Deep learning-based multi-view fusion model for screening 2019 novel coronavirus pneumonia: A multicentre study
The Authors. Published by Elsevier B.V. -- European Journal of Radiology
DOI 10.1016/j.ejrad.2020.109041
  1. COVID-19, Coronavirus disease 2019
  2. RT-PCR, Reverse-transcriptase–polymerase-chain-reaction
  3. CT, Computed tomography
  4. GGO, Ground glass opacities
  5. AI, Artificial intelligence
  6. AUC, Area under the receiver-operating characteristics curve
  7. RHWU, Renmin Hospital of Wuhan University
  8. 1st HCMU, The First Hospital of China Medical University
  9. BYH, Beijing Youan Hospital
  10. ROC, Receiver-operating characteristics
  11. Coronavirus disease 2019
  12. Deep learning
  13. Multi-view model
  14. Computed tomography
To develop a deep learning-based method to assist radiologists to fast and accurately identify patients with COVID-19 by CT images.

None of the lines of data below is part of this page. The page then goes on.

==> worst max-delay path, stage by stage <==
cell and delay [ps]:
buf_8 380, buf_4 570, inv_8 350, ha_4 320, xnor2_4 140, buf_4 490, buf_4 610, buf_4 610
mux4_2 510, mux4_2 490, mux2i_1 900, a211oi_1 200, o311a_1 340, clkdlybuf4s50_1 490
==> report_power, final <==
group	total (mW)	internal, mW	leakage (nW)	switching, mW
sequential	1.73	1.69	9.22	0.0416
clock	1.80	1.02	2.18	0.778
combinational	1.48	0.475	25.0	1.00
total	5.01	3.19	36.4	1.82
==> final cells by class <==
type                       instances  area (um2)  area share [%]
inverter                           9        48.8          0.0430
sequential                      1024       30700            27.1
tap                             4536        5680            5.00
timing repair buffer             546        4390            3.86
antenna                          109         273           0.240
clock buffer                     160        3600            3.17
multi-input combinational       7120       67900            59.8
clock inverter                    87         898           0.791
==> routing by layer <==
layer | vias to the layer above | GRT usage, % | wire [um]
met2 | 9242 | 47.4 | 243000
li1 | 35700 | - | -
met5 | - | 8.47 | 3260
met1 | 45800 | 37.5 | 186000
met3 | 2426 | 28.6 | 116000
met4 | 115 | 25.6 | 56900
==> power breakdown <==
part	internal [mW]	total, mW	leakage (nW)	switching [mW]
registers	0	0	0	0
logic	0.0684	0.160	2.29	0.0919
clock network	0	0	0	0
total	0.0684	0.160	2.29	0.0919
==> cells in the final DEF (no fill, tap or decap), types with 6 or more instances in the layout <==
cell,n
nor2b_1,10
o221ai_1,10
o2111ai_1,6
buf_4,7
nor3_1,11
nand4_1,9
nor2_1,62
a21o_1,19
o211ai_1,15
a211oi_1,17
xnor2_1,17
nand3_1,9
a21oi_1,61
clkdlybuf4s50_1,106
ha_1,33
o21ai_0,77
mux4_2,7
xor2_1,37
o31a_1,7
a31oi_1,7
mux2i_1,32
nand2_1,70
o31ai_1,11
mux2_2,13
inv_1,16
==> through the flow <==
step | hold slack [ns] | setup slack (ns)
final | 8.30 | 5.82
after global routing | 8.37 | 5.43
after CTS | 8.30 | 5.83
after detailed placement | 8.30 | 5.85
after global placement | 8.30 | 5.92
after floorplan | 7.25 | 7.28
==> design/flow/design.v <==
module seg_mux_counter(
    input clock_in, 
    input reset,
    output reg [1:0] count_out
    );
	parameter COUNT_25M = 499;
	reg [8:0] counter_25M;
	reg clock_25k = 1'b0;  
	always @ (posedge clock_in or posedge reset)
	begin
		if (reset)
			begin
				counter_25M <= 0;
				clock_25k <= 1'b0;
			end
		else
			if (counter_25M == COUNT_25M)
				begin
					counter_25M <= 0;
					clock_25k <= !clock_25k;
				end
			else
				counter_25M <= counter_25M + 1'b1;
	end
	always @ (posedge clock_25k or posedge reset)
	begin
		if (reset)
			count_out <= 2'b00;
		else
			if (count_out == 2'b11)
				count_out <= 2'b00;
			else
				count_out <= count_out + 1'b1;
	end
endmodule
module seven_seg_deocder(
    input      [15:0] data,
    input      [1:0]  anode_sel,
    output reg [3:0]  anode,
    output reg [6:0]  segLED
    );
	parameter zero  = 7'b1000000;  
	parameter one   = 7'b1111001;
	parameter two   = 7'b0100100;
	parameter three = 7'b0110000;
	parameter four  = 7'b0011001;
	parameter five  = 7'b0010010;
	parameter six   = 7'b0000010;
	parameter seven = 7'b1111000;
	parameter eight = 7'b0000000;
	parameter nine  = 7'b0010000;
	parameter a 	 = 7'b0001000;
	parameter b 	 = 7'b0000011;
	parameter c  	 = 7'b1000110;
	parameter d 	 = 7'b0100001;
	parameter e 	 = 7'b0000110;
	parameter f     = 7'b0001110;
	parameter off   = 7'b1111111;
	wire [3:0] data_3;
	wire [3:0] data_2;
	wire [3:0] data_1;
	wire [3:0] data_0;
	assign data_3 = data[15:12];
	assign data_2 = data[11:8];
	assign data_1 = data[7:4];
	assign data_0 = data[3:0];
	always @ (data_to_seg) 
		case(data_to_seg)
			4'b0000: segLED = zero;
			4'b0001: segLED = one;
			4'b0010: segLED = two;
			4'b0011: segLED = three;
			4'b0100: segLED = four;
			4'b0101: segLED = five;
			4'b0110: segLED = six;
			4'b0111: segLED = seven;
			4'b1000: segLED = eight;
			4'b1001: segLED = nine;
			4'b1010: segLED = a;
			4'b1011: segLED = b;
			4'b1100: segLED = c;
			4'b1101: segLED = d;
			4'b1110: segLED = e;
			4'b1111: segLED = f;
			default: segLED = off;
		endcase; 
	reg [3:0] data_to_seg;  
	always @ (anode_sel, data_to_seg, data_3, data_2, data_1, data_0)
		case(anode_sel) 
			2'b11:   data_to_seg = data_3;  
			2'b10:   data_to_seg = data_2;  
			2'b01:   data_to_seg = data_1;  
			default: data_to_seg = data_0;  
		endcase;		
	always @ (anode_sel, anode)
		case(anode_sel) 
			2'b11:   anode = 4'b0111;  
			2'b10:   anode = 4'b1011;  
			2'b01:   anode = 4'b1101;  
			default: anode = 4'b1110;  
		endcase;	
endmodule
module seven_seg_interface(
    input clock_in,
	 input reset,
    input [15:0] data_in,
    output [6:0] segs_out,
	 output [3:0] anode_out
    );
	wire[1:0] anode_sel;
	seven_seg_deocder U1 (
    .data(data_in), 
    .anode_sel(anode_sel), 
    .anode(anode_out), 
    .segLED(segs_out)
    );
	seg_mux_counter U2 (
    .clock_in(clock_in), 
    .reset(reset), 
    .count_out(anode_sel)
    );
endmodule
==> design/flow/run.sh <==
#!/bin/bash
# OpenROAD 26Q1-2900-gdf79404cd8, Yosys 0.63+post, stock flow scripts
make -C /OpenROAD-flow-scripts/flow DESIGN_CONFIG=/design/flow/config.mk WORK_HOME=/design/flow/orfs finish
==> design/flow/config.mk <==
export PLATFORM = sky130hd
export DESIGN_NAME = seven_seg_interface
export DESIGN_NICKNAME = seven_seg_interface
export VERILOG_FILES = /design/flow/design.v
export SDC_FILE = /design/flow/constraint.sdc
export NUM_CORES = 4
export LEC_CHECK = 1
export CORE_AREA = 10 10 78 78
export DIE_AREA = 0 0 88 88
==> design/flow/constraint.sdc <==
current_design seven_seg_interface

set clk_period 2.7
set clk_io_pct 0.2

create_clock -name clk0 -period $clk_period [get_ports {clock_in}]

set non_clock_inputs [all_inputs -no_clocks]
set_input_delay [expr $clk_period * $clk_io_pct] -clock clk0 $non_clock_inputs
set_output_delay [expr $clk_period * $clk_io_pct] -clock clk0 [all_outputs]
==> design/flow/design.v <==
`timescale 1ns / 1ps
module sram_model(
    input [9:0] addr,
    inout [7:0] data,
    input oe_n,
    input we_n
    );
	reg [7:0] sram[0:1023];
	always @ (posedge we_n)
		sram[addr] = data;
	assign data = (oe_n == 0) ? sram[addr] : 8'bz;
endmodule
==> design/flow/run.sh <==
#!/bin/bash
# OpenROAD 26Q1-2900-gdf79404cd8, Yosys 0.63+post, stock flow scripts
make -C /OpenROAD-flow-scripts/flow DESIGN_CONFIG=/design/flow/config.mk WORK_HOME=/design/flow/orfs finish
==> design/flow/config.mk <==
export PLATFORM = sky130hd
export DESIGN_NAME = sram_model
export DESIGN_NICKNAME = sram_model
export VERILOG_FILES = /design/flow/design.v
export SDC_FILE = /design/flow/constraint.sdc
export NUM_CORES = 4
export LEC_CHECK = 1
export CORE_UTILIZATION = 50
export SYNTH_MEMORY_MAX_BITS = 65536
==> design/flow/constraint.sdc <==
current_design sram_model

set clk_period 69.0
set clk_io_pct 0.2

create_clock -name clk0 -period $clk_period [get_ports {we_n}]

set non_clock_inputs [all_inputs -no_clocks]
set_input_delay [expr $clk_period * $clk_io_pct] -clock clk0 $non_clock_inputs
set_output_delay [expr $clk_period * $clk_io_pct] -clock clk0 [all_outputs]
==> metrics.cfg <==
[placed_design]
dp_hpwl_um=528000
gp_congestion=0.895
io_buffer_count=10
place_area_um2=328000

[synth]
seq_area_frac_synth_pct=77.7
common_cells=edfxtp_1, mux2i_1, nor2_1, o22ai_1, mux4_2
ys_types=63
yosysTopAreaCellShare_pct=77.7
synth_top_cell_by_count=edfxtp_1
edf_count=8192
yosysWarnings=2
ys_chip_area_um2=317000
yosysCellCount=16815
async_flop_share_pct=0
numSynthFlops=8192
avgSynthCellArea_um2=18.8
topCellsByArea=edfxtp_1, mux2i_1, mux4_2
ff_type=edfxtp_1
synth_cells=16815
netlist_area_um2=317000
yosysTopAreaCell=edfxtp_1

[clock_network]
clock_tree.root_cell=clkbuf_16
postCtsHoldBufs=0
htreeDepth=6
numCtsBuffers=818
post_cts_buffers=0
cts_sinks=8192
clock_path_buffers=4
cts_resized=0

[outcome]
error_line=[error] [KeplerFormal.cpp:679] Workflow failed: Iso has multiple drivers: .data1, place1252.X0
status=did not finish
stop_stage=4_1_cts

[die]
ioPinCount=20
fp.dieH_um=798
fp_util_pct=50.3
rows=291
floorplan.die.width_um=798

==> per-stage QoR <==
stage / setup slack (ps) / hold slack [ps] / instances
2_1_floorplan: 24190 / 14530 / 16815
3_5_place_dp: 33460 / 1530 / 24691
3_3_place_gp: 33460 / 1530 / 24691
==> cell families after synthesis <==
kind of cell	count (synthesis)	synth area share, %
simple gates	2253	3.04
flops	8192	77.7
compound gates	1757	3.67
buf+inv	1097	1.58
mux	3516	14.0
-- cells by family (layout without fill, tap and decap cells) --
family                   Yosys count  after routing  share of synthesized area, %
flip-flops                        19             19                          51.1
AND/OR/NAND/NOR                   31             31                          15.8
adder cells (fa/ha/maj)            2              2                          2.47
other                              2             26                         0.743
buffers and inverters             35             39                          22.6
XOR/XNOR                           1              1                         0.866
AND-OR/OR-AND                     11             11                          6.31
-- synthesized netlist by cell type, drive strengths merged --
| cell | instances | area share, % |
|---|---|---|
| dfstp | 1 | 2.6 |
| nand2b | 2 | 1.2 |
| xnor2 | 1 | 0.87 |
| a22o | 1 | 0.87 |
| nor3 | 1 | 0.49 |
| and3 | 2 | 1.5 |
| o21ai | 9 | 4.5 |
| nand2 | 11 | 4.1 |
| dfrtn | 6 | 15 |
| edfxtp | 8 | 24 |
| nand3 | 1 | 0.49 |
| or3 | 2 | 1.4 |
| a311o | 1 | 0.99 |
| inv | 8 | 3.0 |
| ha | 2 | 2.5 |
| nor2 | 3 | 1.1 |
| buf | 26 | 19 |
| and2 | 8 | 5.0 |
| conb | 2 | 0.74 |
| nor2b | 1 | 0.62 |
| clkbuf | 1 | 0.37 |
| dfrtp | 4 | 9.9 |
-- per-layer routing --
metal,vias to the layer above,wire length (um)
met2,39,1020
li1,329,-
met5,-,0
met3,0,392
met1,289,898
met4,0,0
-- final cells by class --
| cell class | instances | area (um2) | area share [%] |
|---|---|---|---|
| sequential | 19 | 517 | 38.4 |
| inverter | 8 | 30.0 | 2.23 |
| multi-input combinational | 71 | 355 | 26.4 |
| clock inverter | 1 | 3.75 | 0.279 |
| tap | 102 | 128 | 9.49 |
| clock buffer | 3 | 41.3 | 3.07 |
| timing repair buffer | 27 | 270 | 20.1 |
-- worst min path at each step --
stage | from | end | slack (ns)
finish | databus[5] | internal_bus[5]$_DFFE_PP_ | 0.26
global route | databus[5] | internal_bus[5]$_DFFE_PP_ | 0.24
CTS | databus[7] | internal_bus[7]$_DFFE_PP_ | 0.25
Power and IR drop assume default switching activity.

We retrospectively collected chest CT images of 495 patients from three hospitals in China. 495 datasets were randomly divided into 395 cases (80%, 294 of COVID-19, 101 of other pneumonia) of the training set, 50 cases (10%, 37 of COVID-19, 13 of other pneumonia) of the validation set and 50 cases (10%, 37 of COVID-19, 13 of other pneumonia) of the testing set. We trained a multi-view fusion model using deep learning network to screen patients with COVID-19 using CT images with the maximum lung regions in axial, coronal and sagittal views. The performance of the proposed model was evaluated by both the validation and testing sets.

The multi-view deep learning fusion model achieved the area under the receiver-operating characteristics curve (AUC) of 0.732, accuracy of 0.700, sensitivity of 0.730 and specificity of 0.615 in validation set. In the testing set, we can achieve AUC, accuracy, sensitivity and specificity of 0.819, 0.760, 0.811 and 0.615 respectively.

Based on deep learning method, the proposed diagnosis model trained on multi-view images of chest CT images showed great potential to improve the efficacy of diagnosis and mitigate the heavy workload of radiologists for the initial screening of COVID-19 pneumonia.